Skipping school is so much fun, is so much fun, is so much fun. Skipping school is so much fun, my fair lady. I have been practicing my singing, can't you tell? Actually, that is pretty much what I am going to do all day aside from writing my script and pretending that someday I may go on to fulfill my greatest life dream of becoming the first female dictator of china. *Sigh*

But any who, I think my house has the capability of turning me into Johnny from "The Shining." Sometimes when I get locked in my house for too long I kinda like black out and then later find myself running into closed doors or laying sprawled out on the floor.
Me with cabin fever
 Cabin fever is a real issue, and only together can we find a cure. To fight this terrible case of cabin fever I am going to attempt to tell a story that will bring tears to your eyes while also teaching you an important life lesson. This story is titled "The Time I Was an Idiot and Listened to My Sister"
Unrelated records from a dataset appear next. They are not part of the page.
--- src/common/vsc_cfg.svh ---
// Summary of operation
// - Passive zero held 64 us, 62 to 66
// - Passive one held 128 us, 126 to 130
// - Active zero driven 128 us, 126 to 130
// - Active one driven 64 us, 62 to 66
// - Frame opens with 200 us active start
// - End of data is 200 us passive
// - Frame ends after 280 us passive bus
// - New frame waits 300 us passive separator
// - Receive passive 34 to 96 as zero
// - Receive passive 96 to 163 as one
// - Receive active 96 to 163 as zero
// - Receive active 34 to 96 as one
// - Receive active 163 to 239 as start
// - Receive passive 163 to 239 as end-of-data
// - Receive passive 239 or longer as end-of-frame
// - Active 280 us or longer is break
// - Timing from 1.048576 or 1.0 MHz base
// - Receive window edges uncertain by one tick
// - Transmit durations corrected by delay adjust
`ifndef VSC_CFG_SVH
`define VSC_CFG_SVH

// ----------------------------------------------------------------
// Time base
// ----------------------------------------------------------------
`define VSC_ACC_W 24
`define VSC_INC_1M 24'h020c4a
`define VSC_INC_1M05 24'h0225c1
`define VSC_TB_KHZ 1000
`define VSC_CNT_W 9
`define VSC_CNT_MAX 9'h1ff
`define VSC_ADJ_W 4
`define VSC_FIFO_DEPTH 4
`define VSC_T(us) `VSC_CNT_W'((us) * `VSC_TB_KHZ / 1000)

// ----------------------------------------------------------------
// Transmit nominal times, us
// ----------------------------------------------------------------
`define VSC_TX_P0_US 64
`define VSC_TX_P1_US 128
`define VSC_TX_A0_US 128
`define VSC_TX_A1_US 64
`define VSC_TX_SOF_US 200
`define VSC_TX_EOD_US 200
`define VSC_TX_EOF_US 280
`define VSC_TX_IFS_US 300

// ----------------------------------------------------------------
// Receive window bounds, us
// ----------------------------------------------------------------
`define VSC_RX_SHORT_MIN_US 34
`define VSC_RX_LONG_MIN_US 96
`define VSC_RX_LONG_MAX_US 163
`define VSC_RX_SOF_MAX_US 239
`define VSC_RX_EOF_MAX_US 320
`define VSC_RX_BRK_US 280

`endif

--- src/common/vsc_pkg.sv ---
`include "vsc_cfg.svh"

package vsc_pkg;

    // Symbols the user hands to the encoder
    typedef enum logic [1:0] {
        VSC_TX_SOF = 2'h0,
        VSC_TX_DATA = 2'h1,
        VSC_TX_EOD = 2'h2
    } vsc_tx_kind_t;

    typedef struct packed {
        vsc_tx_kind_t kind;
        logic bit_val;
    } vsc_tx_sym_t;

    // Symbols the decoder reports
    typedef enum logic [2:0] {
        VSC_RX_ZERO = 3'h0,
        VSC_RX_ONE = 3'h1,
        VSC_RX_SOF = 3'h2,
        VSC_RX_EOD = 3'h3,
        VSC_RX_EOF = 3'h4,
        VSC_RX_BREAK = 3'h5,
        VSC_RX_INVALID = 3'h6
    } vsc_rx_kind_t;

    typedef struct packed {
        vsc_rx_kind_t kind;
        logic level;
        logic [`VSC_CNT_W-1:0] ticks;
    } vsc_rx_sym_t;

    // Encoder states, one-hot
    typedef enum logic [3:0] {
        VSC_ST_IDLE = 4'h1,
        VSC_ST_SOF = 4'h2,
        VSC_ST_DATA = 4'h4,
        VSC_ST_TAIL = 4'h8
    } vsc_tx_state_t;

endpackage

--- src/hw/vsc_tick_gen.sv ---
`timescale 1ns/1ps
`include "vsc_cfg.svh"

module vsc_tick_gen (
    // Clock and reset
    input wire logic core_clk,
    input wire logic sys_rst,
    // Rate select, high for the 1.048576 MHz base
    input wire logic fast_sel,
    // One-cycle pulse per time-base period
    output logic tick
);
    logic [`VSC_ACC_W-1:0] acc;
    logic [`VSC_ACC_W:0] next_sum;

    // Fractional accumulator: jitter of one core cycle is far below a tick
    assign next_sum = {1'b0, acc} + {1'b0, (fast_sel ? `VSC_INC_1M05 : `VSC_INC_1M)};

    // ----------------------------------------------------------------
    // Phase accumulator, carry out is the tick
    // ----------------------------------------------------------------
    // time base rate
    always_ff @(posedge core_clk or posedge sys_rst) begin
        if (sys_rst) begin
            acc <= '0;
            tick <= 1'b0;
        end else begin
            acc <= next_sum[`VSC_ACC_W-1:0];
            tick <= next_sum[`VSC_ACC_W];
        end
    end
endmodule // vsc_tick_gen

--- src/hw/vsc_fifo.sv ---
`timescale 1ns/1ps

module vsc_fifo #(
    parameter int WIDTH = 3,
    parameter int DEPTH = 4
) (
    // Clock and reset
    input wire logic core_clk,
    input wire logic sys_rst,
    // Fill side
    input wire logic in_valid,
    input wire logic [WIDTH-1:0] in_data,
    output logic in_ready,
    // Drain side
    output logic out_valid,
    output logic [WIDTH-1:0] out_data,
    input wire logic out_ready
);
    localparam int AW = (DEPTH > 1) ? $clog2(DEPTH) : 1;
    localparam logic [AW:0] FULL_CNT = (AW + 1)'(DEPTH);
    localparam logic [AW-1:0] LAST = AW'(DEPTH - 1);

    logic [WIDTH-1:0] mem [DEPTH];
    logic [AW-1:0] wr_ptr;
    logic [AW-1:0] rd_ptr;
    logic [AW:0] count;
    logic [AW:0] next_count;
    logic push;
    logic pop;

    assign push = in_valid && in_ready;
    assign pop = out_valid && out_ready;
    assign out_data = mem[rd_ptr];
    assign next_count = count + (AW + 1)'(push) - (AW + 1)'(pop);

    // Storage, no reset needed on data
    always_ff @(posedge core_clk) begin
        if (push) begin
            mem[wr_ptr] <= in_data;
        end
    end

    // Pointers and flags; flags are registered so ready never loops back
    always_ff @(posedge core_clk or posedge sys_rst) begin
        if (sys_rst) begin
            wr_ptr <= '0;
            rd_ptr <= '0;
            count <= '0;
            in_ready <= 1'b0;
            out_valid <= 1'b0;
        end else begin
            if (push) begin
                wr_ptr <= (wr_ptr == LAST) ? '0 : wr_ptr + 1'b1;
            end
            if (pop) begin
                rd_ptr <= (rd_ptr == LAST) ? '0 : rd_ptr + 1'b1;
            end
            count <= next_count;
            in_ready <= (next_count != FULL_CNT);
            out_valid <= (next_count != '0);
        end
    end
endmodule // vsc_fifo

--- src/hw/vsc_codec.sv ---
`timescale 1ns/1ps
`include "vsc_cfg.svh"

module vsc_codec (
    // Clock and reset
    input wire logic core_clk,
    input wire logic sys_rst,
    // Configuration
    input wire logic tb_fast_sel,
    input wire logic [`VSC_ADJ_W-1:0] transceiver_delay_adjust,
    // Transmit symbol stream
    input wire logic tx_sym_valid,
    input wire vsc_pkg::vsc_tx_sym_t tx_sym,
    output logic tx_sym_ready,
    // Transmit status
    output logic tx_busy,
    output logic tx_eod_done,
    output logic tx_frame_done,
    output logic tx_error,
    // Receive symbol stream
    output logic rx_valid,
    output vsc_pkg::vsc_rx_sym_t rx_sym,
    output logic rx_bus_idle,
    // Bus pins toward the transceiver, high is active
    input wire logic link_rx_pin,
    output logic link_tx_pin
);
    import vsc_pkg::*;

    // ----------------------------------------------------------------
    // Helper functions
    // ----------------------------------------------------------------

    // Half-open window test: lo <= cnt < hi
    function automatic logic in_win(input logic [`VSC_CNT_W-1:0] cnt,
                                    input logic [`VSC_CNT_W-1:0] lo,
                                    input logic [`VSC_CNT_W-1:0] hi);
        in_win = (cnt >= lo) && (cnt < hi);
    endfunction

    // Compensated length: transceiver stretches passive, shortens active
    function automatic logic [`VSC_CNT_W-1:0] tx_dur(input logic level,
                                                    input logic [`VSC_CNT_W-1:0] base,
                                                    input logic [`VSC_ADJ_W-1:0] adj);
        if (level) begin
            tx_dur = base + `VSC_CNT_W'(adj);
        end else begin
            tx_dur = base - `VSC_CNT_W'(adj);
        end
    endfunction

    // Nominal bit length by level and value
    function automatic logic [`VSC_CNT_W-1:0] bit_base(input logic level, input logic val);
        if (level) begin
            bit_base = val ? `VSC_T(`VSC_TX_A1_US) : `VSC_T(`VSC_TX_A0_US);
        end else begin
            bit_base = val ? `VSC_T(`VSC_TX_P1_US) : `VSC_T(`VSC_TX_P0_US);
        end
    endfunction

    // ----------------------------------------------------------------
    // Time base and transmit buffer
    // ----------------------------------------------------------------
    logic tick;
    logic f_valid;
    vsc_tx_sym_t f_data;
    logic f_pop;

    vsc_tick_gen vsc_tick_gen_i (
        .core_clk(core_clk),
        .sys_rst(sys_rst),
        .fast_sel(tb_fast_sel),
        .tick(tick)
    );

    // Four symbols of slack, so the user may refill at leisure mid-frame
    vsc_fifo #(
        .WIDTH($bits(vsc_tx_sym_t)),
        .DEPTH(`VSC_FIFO_DEPTH)
    ) vsc_fifo_i (
        .core_clk(core_clk),
        .sys_rst(sys_rst),
        .in_valid(tx_sym_valid),
        .in_data(tx_sym),
        .in_ready(tx_sym_ready),
        .out_valid(f_valid),
        .out_data(f_data),
        .out_ready(f_pop)
    );

    // ----------------------------------------------------------------
    // Receive timing
    // ----------------------------------------------------------------
    logic rx_level;
    logic [`VSC_CNT_W-1:0] rx_cnt;
    logic rx_done;
    logic rx_edge;
    logic [`VSC_CNT_W-1:0] rx_cnt_inc;
    logic rx_emit;
    vsc_rx_kind_t rx_kind;

    assign rx_edge = (link_rx_pin != rx_level);
    assign rx_cnt_inc = (rx_cnt == `VSC_CNT_MAX) ? rx_cnt : rx_cnt + 1'b1;

    // Level tracker and edge-to-edge tick counter
    // edge to edge timing
    always_ff @(posedge core_clk or posedge sys_rst) begin
        if (sys_rst) begin
            rx_level <= 1'b0;
            rx_cnt <= '0;
        end else if (rx_edge) begin
            rx_level <= link_rx_pin;
            rx_cnt <= '0;
        end else if (tick) begin
            rx_cnt <= rx_cnt_inc;
        end
    end

    // Period already reported early (EOF, break) or idle since reset
    always_ff @(posedge core_clk or posedge sys_rst) begin
        if (sys_rst) begin
            rx_done <= 1'b1;
        end else if (rx_edge) begin
            rx_done <= 1'b0;
        end else if (rx_emit) begin
            rx_done <= 1'b1;
        end
    end

    // Classification; long passive and active periods report on timeout
    always_comb begin
        rx_emit = 1'b0;
        rx_kind = VSC_RX_INVALID;
        if (rx_edge && !rx_done) begin
            rx_emit = 1'b1;
            if (rx_level) begin
                if (in_win(rx_cnt, `VSC_T(`VSC_RX_SHORT_MIN_US), `VSC_T(`VSC_RX_LONG_MIN_US))) begin
                    rx_kind = VSC_RX_ONE;
                end else if (in_win(rx_cnt, `VSC_T(`VSC_RX_LONG_MIN_US), `VSC_T(`VSC_RX_LONG_MAX_US))) begin
                    rx_kind = VSC_RX_ZERO;
                end else if (in_win(rx_cnt, `VSC_T(`VSC_RX_LONG_MAX_US), `VSC_T(`VSC_RX_SOF_MAX_US))) begin
                    rx_kind = VSC_RX_SOF;
                end
            end else begin
                if (in_win(rx_cnt, `VSC_T(`VSC_RX_SHORT_MIN_US), `VSC_T(`VSC_RX_LONG_MIN_US))) begin
                    rx_kind = VSC_RX_ZERO;
                end else if (in_win(rx_cnt, `VSC_T(`VSC_RX_LONG_MIN_US), `VSC_T(`VSC_RX_LONG_MAX_US))) begin
                    rx_kind = VSC_RX_ONE;
                end else if (in_win(rx_cnt, `VSC_T(`VSC_RX_LONG_MAX_US), `VSC_T(`VSC_RX_SOF_MAX_US))) begin
                    rx_kind = VSC_RX_EOD;
                end
            end
        end else if (tick && !rx_edge && !rx_done) begin
            if (!rx_level && rx_cnt_inc == `VSC_T(`VSC_RX_SOF_MAX_US)) begin
                rx_emit = 1'b1;
                rx_kind = VSC_RX_EOF;
            end else if (rx_level && rx_cnt_inc == `VSC_T(`VSC_RX_BRK_US)) begin
                rx_emit = 1'b1;
                rx_kind = VSC_RX_BREAK;
            end
        end
    end

    // Registered symbol report; boundaries carry one tick of sampling doubt
    // one tick uncertainty
    always_ff @(posedge core_clk or posedge sys_rst) begin
        if (sys_rst) begin
            rx_valid <= 1'b0;
            rx_sym <= '0;
        end else begin
            rx_valid <= rx_emit;
            if (rx_emit) begin
                rx_sym.kind <= rx_kind;
                rx_sym.level <= rx_level;
                rx_sym.ticks <= rx_edge ? rx_cnt : rx_cnt_inc;
            end
        end
    end

    // Bus idle once the separator has elapsed on the receive line
    // separator check
    always_ff @(posedge core_clk or posedge sys_rst) begin
        if (sys_rst) begin
            rx_bus_idle <= 1'b0;
        end else begin
            rx_bus_idle <= !rx_edge && !rx_level && (rx_cnt >= `VSC_T(`VSC_TX_IFS_US));
        end
    end

    // ----------------------------------------------------------------
    // Transmit sequencer
    // ----------------------------------------------------------------
    vsc_tx_state_t tx_state;
    vsc_tx_state_t next_state;
    logic [`VSC_CNT_W-1:0] tx_cnt;
    logic [`VSC_CNT_W-1:0] next_cnt;
    logic next_level;
    logic err_p;
    logic eod_p;
    logic done_p;

    // Decision logic; an empty buffer at a boundary aborts the frame
    always_comb begin
        next_state = tx_state;
        next_cnt = tx_cnt;
        next_level = link_tx_pin;
        f_pop = 1'b0;
        err_p = 1'b0;
        eod_p = 1'b0;
        done_p = 1'b0;
        unique case (tx_state)
            VSC_ST_IDLE: begin
                if (f_valid && f_data.kind != VSC_TX_SOF) begin
                    f_pop = 1'b1;
                    err_p = 1'b1;
                end else if (f_valid && rx_bus_idle) begin
                    f_pop = 1'b1;
                    next_level = 1'b1;
                    next_cnt = tx_dur(1'b1, `VSC_T(`VSC_TX_SOF_US), transceiver_delay_adjust);
                    next_state = VSC_ST_SOF;
                end
            end
            VSC_ST_SOF, VSC_ST_DATA: begin
                if (tick && tx_cnt > `VSC_CNT_W'(1)) begin
                    next_cnt = tx_cnt - 1'b1;
                end else if (tick) begin
                    if (f_valid && f_data.kind == VSC_TX_DATA) begin
                        f_pop = 1'b1;
                        next_level = !link_tx_pin;
                        next_cnt = tx_dur(!link_tx_pin, bit_base(!link_tx_pin, f_data.bit_val),
                                          transceiver_delay_adjust);
                        next_state = VSC_ST_DATA;
                    end else if (f_valid && f_data.kind == VSC_TX_EOD && link_tx_pin &&
                                 tx_state == VSC_ST_DATA) begin
                        f_pop = 1'b1;
                        next_level = 1'b0;
                        next_cnt = '0;
                        next_state = VSC_ST_TAIL;
                    end else begin
                        f_pop = f_valid;
                        err_p = 1'b1;
                        next_level = 1'b0;
                        next_cnt = '0;
                        next_state = VSC_ST_TAIL;
                    end
                end
            end
            VSC_ST_TAIL: begin
                if (tick) begin
                    next_cnt = tx_cnt + 1'b1;
                    if (next_cnt == tx_dur(1'b0, `VSC_T(`VSC_TX_EOD_US), transceiver_delay_adjust)) begin
                        eod_p = 1'b1;
                    end
                    if (next_cnt == tx_dur(1'b0, `VSC_T(`VSC_TX_EOF_US), transceiver_delay_adjust)) begin
                        done_p = 1'b1;
                        next_state = VSC_ST_IDLE;
                    end
                end
            end
        endcase
    end

    // State register
    always_ff @(posedge core_clk or posedge sys_rst) begin
        if (sys_rst) begin
            tx_state <= VSC_ST_IDLE;
        end else begin
            tx_state <= next_state;
        end
    end

    // Period counter and driven level
    always_ff @(posedge core_clk or posedge sys_rst) begin
        if (sys_rst) begin
            tx_cnt <= '0;
            link_tx_pin <= 1'b0;
        end else begin
            tx_cnt <= next_cnt;
            link_tx_pin <= next_level;
        end
    end

    // Status pulses and busy level
    always_ff @(posedge core_clk or posedge sys_rst) begin
        if (sys_rst) begin
            tx_busy <= 1'b0;
            tx_eod_done <= 1'b0;
            tx_frame_done <= 1'b0;
            tx_error <= 1'b0;
        end else begin
            tx_busy <= (next_state != VSC_ST_IDLE);
            tx_eod_done <= eod_p;
            tx_frame_done <= done_p;
            tx_error <= err_p;
        end
    end
endmodule // vsc_codec

--- config.mk ---
export PLATFORM = sky130hd
export DESIGN_NAME = vsc_codec
export DESIGN_NICKNAME = d
export VERILOG_FILES = /design/src/common/vsc_pkg.sv /design/src/hw/vsc_tick_gen.sv /design/src/hw/vsc_fifo.sv /design/src/hw/vsc_codec.sv
export VERILOG_INCLUDE_DIRS = /design/src /design/src/common
export SDC_FILE = /design/constraint.sdc
export NUM_CORES = 1
export LEC_CHECK = 0
export BUFFER_PORTS_ARGS = -buffer_cell sky130_fd_sc_hd__buf_2
export CAP_MARGIN = 20
export CORE_UTILIZATION = 62
export DETAILED_ROUTE_END_ITERATION = 6
export GPL_ROUTABILITY_DRIVEN = 0
export PLACE_DENSITY = 0.85
export SETUP_SLACK_MARGIN = 0.2
export SYNTH_ARGS = -nofsm -noshare
export SYNTH_HDL_FRONTEND = slang
export SYNTH_SLANG_ARGS = --single-unit
export TNS_END_PERCENT = 50
--- constraint.sdc ---
create_clock -name core_clk -period 3.92 [get_ports core_clk]
set_input_delay 0.392 -clock core_clk [delete_from_list [all_inputs] [get_ports core_clk]]
set_output_delay 0.392 -clock core_clk [all_outputs]
set_load 0.005 [all_outputs]
==> results.json, run 1 <==
{
  "yosys_warnings": 0,
  "io_buffers": 32,
  "initial_core_util_pct": 64.72,
  "synth_seq_area_share_pct": 40.61,
  "numCtsBuffers": 9,
  "fp.dieW_um": 97.88,
  "crit_fanout": 11,
  "r2r_start": "tx_cnt[2]",
  "fillCellCount": 663,
  "seq_power_share_pct": 43.7,
  "crit_path_start_kind": "register",
  "grt_pass1_wl_um": 20940,
  "p_leak_nw": 2.601,
  "swShare_pct": 36.67,
  "tritoncts": "done",
  "skew_ns": 0.01762,
  "hold_viol_final": 0,
  "grt_pass1_vias": 4533,
  "synth_cell_types": 67,
  "synthCells": 608,
  "power_switching_mw": 1.122,
  "area_delta_synth_final_pct": 6.630,
  "ctsResizeCount": 0,
  "placed_cells": 719,
  "path_clk_slew_ns": 0.10,
  "clkLatencyLatePin_ns": 0.36,
  "mappedNetlistArea_mm2": 0.005699,
  "finalCriticalPeriod_ns": 3.368,
  "outcome": "complete, no violations",
  "async_flop_share_pct": 86.67,
  "yosys-top-cells-area": "dfrtp_1 (33%), edfxtp_1 (6.3%), ha_1 (5.5%)",
  "drc": 0,
  "htree_levels": 3,
  "via_per_inst": 6.322,
  "synth_top_area_cell": "dfrtp_1",
  "drive_above_1_share_pct": 12.92,
  "maxCapViolCount": 0,
  "die_height_um": 97.88,
  "synth_ff_type": "dfrtp_1",
  "avgSynthCellArea_um2": 9.374,
  "ys_ff_latch": 90,
  "antenna_found_initial": 0,
  "clock_sinks": 90,
  "stdcell_count": 735,
  "fin_crit_sh_pct": 85.91,
  "cp_data_arrival_time_ns": 3.61,
  "pin_count": 33,
  "yosysTopAreaCellShare_pct": 33.37,
  "p_comb_share_pct": 35.0,
  "crit_type": "register to register",
  "dr.pass1.iters": 5,
  "worstMarginPinSlew_ns": 0.9234,
  "fmax_ghz": 0.2969,
  "ant_nets": 0,
  "grt_util_all_layers_pct": 26.82,
  "vias": 4647,
  "required_ns": 4.16,
  "yosysMostFrequentCell": "dfrtp_1",
  "power_density_mw_per_mm2": 503.4,
  "syn_nets": 647,
  "dp_hpwl_um": 8781,
  "coreArea_mm2": 0.008806,
  "setup_tns_ns": 0,
  "peakVddDrop_uv": 477.1,
  "setup_viol": 0,
  "hold_buffers": 0,
  "clockBufferDepth": 2,
  "clockRootBuffer": "clkbuf_8",
  "max-slew-margin-rel_pct": 36.85,
  "drtIter0Drc": 404,
  "wl_um": 12060,
  "fin_nets": 661,
  "synth_common_cells": "dfrtp_1 (76), nand2_1 (52), nor2_1 (52), inv_1 (40), a21oi_1 (34)",
  "wl_per_cell_um": 16.41,
  "synth_edf_count": 12,
  "drv_slew": 0,
  "r2r_cells": 11,
  "crit_start": "tx_cnt[2]",
  "holdCritPathClass": "input pin to async pin",
  "end_kind": "register",
  "internal_power_mw": 1.937,
  "grt_max_degree": 53,
  "cts_setup_buffers": 0,
  "rows": 34,
  "clock_power_share_pct": 21.3,
  "diodes": 0,
  "overflow": 0,
  "die_area_mm2": 0.009580,
  "rsz0062_at_grt": "false"
}
layout make-up:
cell class | instances | area, um^2 | share of cell area, %
Multi-Input combinational cell | 444 | 3077 | 50.63
Sequential cell | 90 | 2315 | 38.09
Timing Repair Buffer | 37 | 197.7 | 3.253
Inverter | 40 | 151.4 | 2.491
Tap cell | 108 | 135.1 | 2.224
Clock buffer | 10 | 127.6 | 2.100
Clock inverter | 6 | 73.82 | 1.215
sequential cells by signal, indices dropped and copies added, names as in the netlist, 2 cells and up:
signal              cells
vsc_tick_gen_i.acc     24
rx_sym                 13
vsc_fifo_i.mem         12
rx_cnt                  9
tx_cnt                  9
tx_state                4
vsc_fifo_i.count        3
vsc_fifo_i.rd_ptr       2
vsc_fifo_i.wr_ptr       2
cell families after synthesis:
logic type      share of synthesized area [%]
flops                                   40.61
compound gates                          16.40
buf+inv                                 5.488
xor+xnor                                8.913
fa+ha+maj                               6.191
simple gates                            19.06
mux                                     3.337
worst max-delay path, cell delays in order, from the launching register on:
cell	delay (ns)
dfrtp_1	0.50
or3_1	0.50
nor4_1	0.58
and3_1	0.31
o21ai_1	0.15
inv_1	0.10
ha_1	0.22
inv_1	0.06
ha_1	0.16
fa_1	0.44
nor2_1	0.18
nand2_1	0.07
layout by cell type (no fill, tap or decap), drive strengths merged, types with 3 or more instances in the layout:
master and instances:
dfrtp 76, nand2 52, nor2 52, inv 42, buf 37, a21oi 34
xor2 29, xnor2 29, ha 25, o21ai 25, and3 16, nor3 16
nand3 14, nor3b 12, edfxtp 12, a31oi 11, a211oi 10, clkbuf 10
nand4 9, mux2 9, nor4 8, or3 7, a21o 7, and2 6
o31ai 5, a31o 4, nand2b 4, o211ai 4, mux4 3, nor4b 3
a221o 3, a32oi 3, and4 3, a2111oi 3, a221oi 3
The Time I Was an Idiot and Listened to My Sister
By: Alison Forsberg
I was six years old, a ripe age to be alive. My life was perfect. I lived in the beautiful state of Washington, my  friends were the greatest and my health was top notch, but that all changed when my sister came around. She was older than me, only by a year and a half, and I looked up to her immense bravery. In my little eyes she was cooler than cool, greater than bubble gum and ice cream. In my naive little eyes she was a Norse god. Day after day I would watch her fling herself down the stairs and land like the heroes do in the movies, on one knee with her heading slowly lifting up to give it dramatic effect. I was weak and afraid to do it myself until that cursed day happened. My sister approached me, with a smile that only a fox could make, and sweetly told me that it was my turn to jump down the stairs, but not from the middle, no, she wanted me to do it from the very top. I was terrified and torn. Do I do as she asked or do I stay alive? As I debated this question in my mind, her statement turned into a demand leaving me only one choice but to make the ascension up the stairs. Once I was at the top, I looked around praying for some way out, but there was none. With my sister looking on I took a big breath and  prepare to jump. "I'll huff and I'll puff and I'll blow your house down," I told myself, hoping it would somehow encourage me to leap, but I couldn't do it. I looked at my sister, my eyes pleaded for mercy but as the Norse god she was, she gave me none. I once again turned to my eminent doom. "I'LL HUFF AND I'LL PUFF AND I'LL BLOW YOUR HOUSE DOWN!" I screamed out my war cry and went flying into the air. I seemed almost weightless for those few seconds, almost at peace, but then... SPLAT!!!!!! I landed on my foot wrong! I started crying my stupid little eyes out and my mom kept saying "Walk to me, Alison. Walk to me." but I couldn't. In my complete and utter stupidity I broke my dang foot and wasn't allowed to play with my friends because of the stupid cast. For the next month all I could think was "Stupid sister. Stupid me. Stupid sister. Stupid me."
The End

Oh, and don't forget people, my new page will at some point in the future come out.
Me evil laughing because only I know what the new page will be

1 comment:

  1. Can I just say that every Monday morning I yell in my head "2 hour delay!!!" haha you're great cuz!